#### Records provided

[config.mk]
export PLATFORM = sky130hd
export DESIGN_NAME = cellrv32_bus_gateway_flat
export DESIGN_NICKNAME = d
export VERILOG_FILES = /design/src/rtl/cellrv32_bus_gateway_pkg.sv /design/src/rtl/cellrv32_bus_gateway_if.sv /design/src/rtl/cellrv32_bus_gateway.sv /design/src/flat_wrapper.sv
export SDC_FILE = /design/constraint.sdc
export NUM_CORES = 1
export LEC_CHECK = 0
export ABC_AREA = 1
export BUFFER_PORTS_ARGS = -buffer_cell sky130_fd_sc_hd__buf_2
export CAP_MARGIN = 20
export CORE_AREA = 2 2 125 127
export DETAILED_ROUTE_END_ITERATION = 16
export DIE_AREA = 0 0 127 129
export GPL_TIMING_DRIVEN = 1
export RECOVER_POWER = 50
export SYNTH_ARGS = -nofsm -noshare
export SYNTH_HDL_FRONTEND = slang
export SYNTH_SLANG_ARGS = --single-unit
[constraint.sdc]
create_clock -name clk_i -period 1.75 [get_ports clk_i]
set_input_delay 0 -clock clk_i [delete_from_list [all_inputs] [get_ports clk_i]]
set_output_delay 0 -clock clk_i [all_outputs]
set_load 0.1 [all_outputs]
[src/rtl/cellrv32_bus_gateway_pkg.sv]
// Shared types and helpers for the p_bus responder-side gateway.
package cellrv32_bus_gateway_pkg;

    typedef enum logic [1:0] {
        GW_IDLE,
        GW_BUSY,
        GW_ERR
    } gw_state_t;

    localparam logic [1:0] GW_REG_IMEM = 2'd0;
    localparam logic [1:0] GW_REG_DMEM = 2'd1;
    localparam logic [1:0] GW_REG_IO   = 2'd2;
    localparam logic [1:0] GW_REG_EXT  = 2'd3;

    // Region base must be aligned to its power-of-two size.
    function automatic logic gw_hit(input logic [31:0] addr, input logic [31:0] base,
                                    input int unsigned size);
        return (addr & ~(size - 32'd1)) == base;
    endfunction

endpackage

[src/rtl/cellrv32_bus_gateway_if.sv]
// Host-side and region-side signal bundle of the bus gateway.
interface cellrv32_bus_gateway_if;

    logic             h_priv;
    logic [31:0]      h_addr;
    logic [31:0]      h_wdata;
    logic [3:0]       h_ben;
    logic             h_we;
    logic             h_re;
    logic [31:0]      h_rdata;
    logic             h_ack;
    logic             h_err;

    logic             r_priv;
    logic [31:0]      r_addr;
    logic [31:0]      r_wdata;
    logic [3:0]       r_ben;
    logic [3:0]       r_we;
    logic [3:0]       r_re;
    logic [3:0][31:0] r_rdata;
    logic [3:0]       r_ack;
    logic [3:0]       r_err;

    modport slave (
        input  h_priv, h_addr, h_wdata, h_ben, h_we, h_re,
        output h_rdata, h_ack, h_err,
        output r_priv, r_addr, r_wdata, r_ben, r_we, r_re,
        input  r_rdata, r_ack, r_err
    );

    modport master (
        output h_priv, h_addr, h_wdata, h_ben, h_we, h_re,
        input  h_rdata, h_ack, h_err,
        input  r_priv, r_addr, r_wdata, r_ben, r_we, r_re,
        output r_rdata, r_ack, r_err
    );

endinterface

[src/rtl/cellrv32_bus_gateway.sv]
// Responder-side p_bus gateway: decodes one host access onto IMEM/DMEM/IO/EXT and
// returns exactly one ack or err (unmapped, read-only write and timeout end in err).
//
// state   | meaning
// --------+---------------------------------------------------------
// GW_IDLE | waiting for a host re/we pulse; legal access forwarded here
// GW_BUSY | access forwarded to region sel_q, awaiting ack/err/timeout
// GW_ERR  | illegal access, signal h_err for one cycle
module cellrv32_bus_gateway
    import cellrv32_bus_gateway_pkg::*;
#(
    parameter logic [31:0] IMEM_BASE = 32'h0000_0000,
    parameter int unsigned IMEM_SIZE = 16384,
    parameter bit          IMEM_RO   = 1'b1,
    parameter logic [31:0] DMEM_BASE = 32'h8000_0000,
    parameter int unsigned DMEM_SIZE = 8192,
    parameter logic [31:0] IO_BASE   = 32'hFFFF_FE00,
    parameter int unsigned IO_SIZE   = 512,
    parameter bit          EXT_EN    = 1'b1,
    parameter int unsigned TIMEOUT   = 15
) (
    input logic                   clk_i,
    input logic                   rstn_i,
    cellrv32_bus_gateway_if.slave bus
);

    localparam int                CNT_W    = $clog2(TIMEOUT + 1);
    localparam logic [CNT_W-1:0]  CNT_LAST = CNT_W'(TIMEOUT - 1);

    gw_state_t        state_q, state_d;
    logic [1:0]       sel_q, sel_d;
    logic [CNT_W-1:0] cnt_q, cnt_d;

    logic [1:0]       dec_sel;
    logic             dec_ok;
    logic             dec_illegal;

    assign bus.r_priv  = bus.h_priv;
    assign bus.r_addr  = bus.h_addr;
    assign bus.r_wdata = bus.h_wdata;
    assign bus.r_ben   = bus.h_ben;

    // Checked from highest to lowest index so the lowest matching region wins.
    always_comb begin
        dec_sel = GW_REG_EXT;
        dec_ok  = EXT_EN;
        if (gw_hit(bus.h_addr, IO_BASE, IO_SIZE)) begin
            dec_sel = GW_REG_IO;
            dec_ok  = 1'b1;
        end
        if (gw_hit(bus.h_addr, DMEM_BASE, DMEM_SIZE)) begin
            dec_sel = GW_REG_DMEM;
            dec_ok  = 1'b1;
        end
        if (gw_hit(bus.h_addr, IMEM_BASE, IMEM_SIZE)) begin
            dec_sel = GW_REG_IMEM;
            dec_ok  = 1'b1;
        end
        dec_illegal = !dec_ok || (bus.h_we && IMEM_RO && (dec_sel == GW_REG_IMEM));
    end

    always_comb begin
        state_d     = state_q;
        sel_d       = sel_q;
        cnt_d       = cnt_q;
        bus.h_ack   = 1'b0;
        bus.h_err   = 1'b0;
        bus.h_rdata = '0;
        bus.r_we    = '0;
        bus.r_re    = '0;
        case (state_q)
            GW_IDLE: begin
                if (bus.h_re || bus.h_we) begin
                    if (dec_illegal) begin
                        state_d = GW_ERR;
                    end else begin
                        sel_d   = dec_sel;
                        cnt_d   = '0;
                        state_d = GW_BUSY;
                        if (bus.h_we) bus.r_we[dec_sel] = 1'b1;
                        else          bus.r_re[dec_sel] = 1'b1;
                    end
                end
            end
            GW_BUSY: begin
                cnt_d = cnt_q + CNT_W'(1);
                if (bus.r_err[sel_q]) begin
                    bus.h_err = 1'b1;
                    state_d   = GW_IDLE;
                end else if (bus.r_ack[sel_q]) begin
                    bus.h_ack   = 1'b1;
                    bus.h_rdata = bus.r_rdata[sel_q];
                    state_d     = GW_IDLE;
                end else if (cnt_q == CNT_LAST) begin
                    bus.h_err = 1'b1;
                    state_d   = GW_IDLE;
                end
            end
            GW_ERR: begin
                bus.h_err = 1'b1;
                state_d   = GW_IDLE;
            end
            default: state_d = GW_IDLE;
        endcase
    end

    always_ff @(posedge clk_i or negedge rstn_i) begin
        if (!rstn_i) begin
            state_q <= GW_IDLE;
            sel_q   <= '0;
            cnt_q   <= '0;
        end else begin
            state_q <= state_d;
            sel_q   <= sel_d;
            cnt_q   <= cnt_d;
        end
    end

endmodule
[src/flat_wrapper.sv]
// flat-port wrapper written by rule: the top's interface ports become plain ports
module cellrv32_bus_gateway_flat import cellrv32_bus_gateway_pkg::*;
#(
    parameter logic [31:0] IMEM_BASE = 32'h0000_0000,
    parameter int unsigned IMEM_SIZE = 16384,
    parameter bit          IMEM_RO   = 1'b1,
    parameter logic [31:0] DMEM_BASE = 32'h8000_0000,
    parameter int unsigned DMEM_SIZE = 8192,
    parameter logic [31:0] IO_BASE   = 32'hFFFF_FE00,
    parameter int unsigned IO_SIZE   = 512,
    parameter bit          EXT_EN    = 1'b1,
    parameter int unsigned TIMEOUT   = 15
)
  (clk_i, rstn_i, bus_h_priv, bus_h_addr, bus_h_wdata, bus_h_ben, bus_h_we, bus_h_re, bus_h_rdata, bus_h_ack, bus_h_err, bus_r_priv, bus_r_addr, bus_r_wdata, bus_r_ben, bus_r_we, bus_r_re, bus_r_rdata, bus_r_ack, bus_r_err);
  cellrv32_bus_gateway_if bus_i ();
  input logic clk_i;
  input logic rstn_i;
  input wire logic [$bits(bus_i.h_priv)-1:0] bus_h_priv;
  input wire logic [$bits(bus_i.h_addr)-1:0] bus_h_addr;
  input wire logic [$bits(bus_i.h_wdata)-1:0] bus_h_wdata;
  input wire logic [$bits(bus_i.h_ben)-1:0] bus_h_ben;
  input wire logic [$bits(bus_i.h_we)-1:0] bus_h_we;
  input wire logic [$bits(bus_i.h_re)-1:0] bus_h_re;
  output wire logic [$bits(bus_i.h_rdata)-1:0] bus_h_rdata;
  output wire logic [$bits(bus_i.h_ack)-1:0] bus_h_ack;
  output wire logic [$bits(bus_i.h_err)-1:0] bus_h_err;
  output wire logic [$bits(bus_i.r_priv)-1:0] bus_r_priv;
  output wire logic [$bits(bus_i.r_addr)-1:0] bus_r_addr;
  output wire logic [$bits(bus_i.r_wdata)-1:0] bus_r_wdata;
  output wire logic [$bits(bus_i.r_ben)-1:0] bus_r_ben;
  output wire logic [$bits(bus_i.r_we)-1:0] bus_r_we;
  output wire logic [$bits(bus_i.r_re)-1:0] bus_r_re;
  input wire logic [$bits(bus_i.r_rdata)-1:0] bus_r_rdata;
  input wire logic [$bits(bus_i.r_ack)-1:0] bus_r_ack;
  input wire logic [$bits(bus_i.r_err)-1:0] bus_r_err;
  assign bus_i.h_priv = bus_h_priv;
  assign bus_i.h_addr = bus_h_addr;
  assign bus_i.h_wdata = bus_h_wdata;
  assign bus_i.h_ben = bus_h_ben;
  assign bus_i.h_we = bus_h_we;
  assign bus_i.h_re = bus_h_re;
  assign bus_h_rdata = bus_i.h_rdata;
  assign bus_h_ack = bus_i.h_ack;
  assign bus_h_err = bus_i.h_err;
  assign bus_r_priv = bus_i.r_priv;
  assign bus_r_addr = bus_i.r_addr;
  assign bus_r_wdata = bus_i.r_wdata;
  assign bus_r_ben = bus_i.r_ben;
  assign bus_r_we = bus_i.r_we;
  assign bus_r_re = bus_i.r_re;
  assign bus_i.r_rdata = bus_r_rdata;
  assign bus_i.r_ack = bus_r_ack;
  assign bus_i.r_err = bus_r_err;
  cellrv32_bus_gateway #(.IMEM_BASE(IMEM_BASE), .IMEM_SIZE(IMEM_SIZE), .IMEM_RO(IMEM_RO), .DMEM_BASE(DMEM_BASE), .DMEM_SIZE(DMEM_SIZE), .IO_BASE(IO_BASE), .IO_SIZE(IO_SIZE), .EXT_EN(EXT_EN), .TIMEOUT(TIMEOUT)) u_core (.clk_i(clk_i), .rstn_i(rstn_i), .bus(bus_i));
endmodule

#### Required work
In the lines above, find the word "forwarded" and copy each line that contains it.

#### Your response
// GW_IDLE | waiting for a host re/we pulse; legal access forwarded here
// GW_BUSY | access forwarded to region sel_q, awaiting ack/err/timeout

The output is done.